**Task requirements:** What is the number of lines in the listing below that contain the word "localparam"? Give only that number.

**Data for processing:**
### src/rtl/wdt_pkg.sv
package wdt_pkg;
    typedef enum logic [2:0] {
        A_KICK = 3'd0,
        A_TMR  = 3'd1,
        A_CNT  = 3'd2,
        A_STSA = 3'd3,
        A_STSB = 3'd4,
        A_CTRL = 3'd5,
        A_CFG  = 3'd6
    } wdt_addr_e;

    localparam int KICK_MASK_W = 5;
    localparam int TO_BIT      = 0;
    localparam int SEC_BIT     = 1;
    localparam int BOOT_BIT    = 2;
    localparam int SEEN_BIT    = 9;
    localparam int HALT_BIT    = 11;
    localparam int SMIEN_BIT   = 0;
    localparam int NORB_BIT    = 1;
    localparam int MIN_TICKS   = 2;
endpackage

**Your response:** 9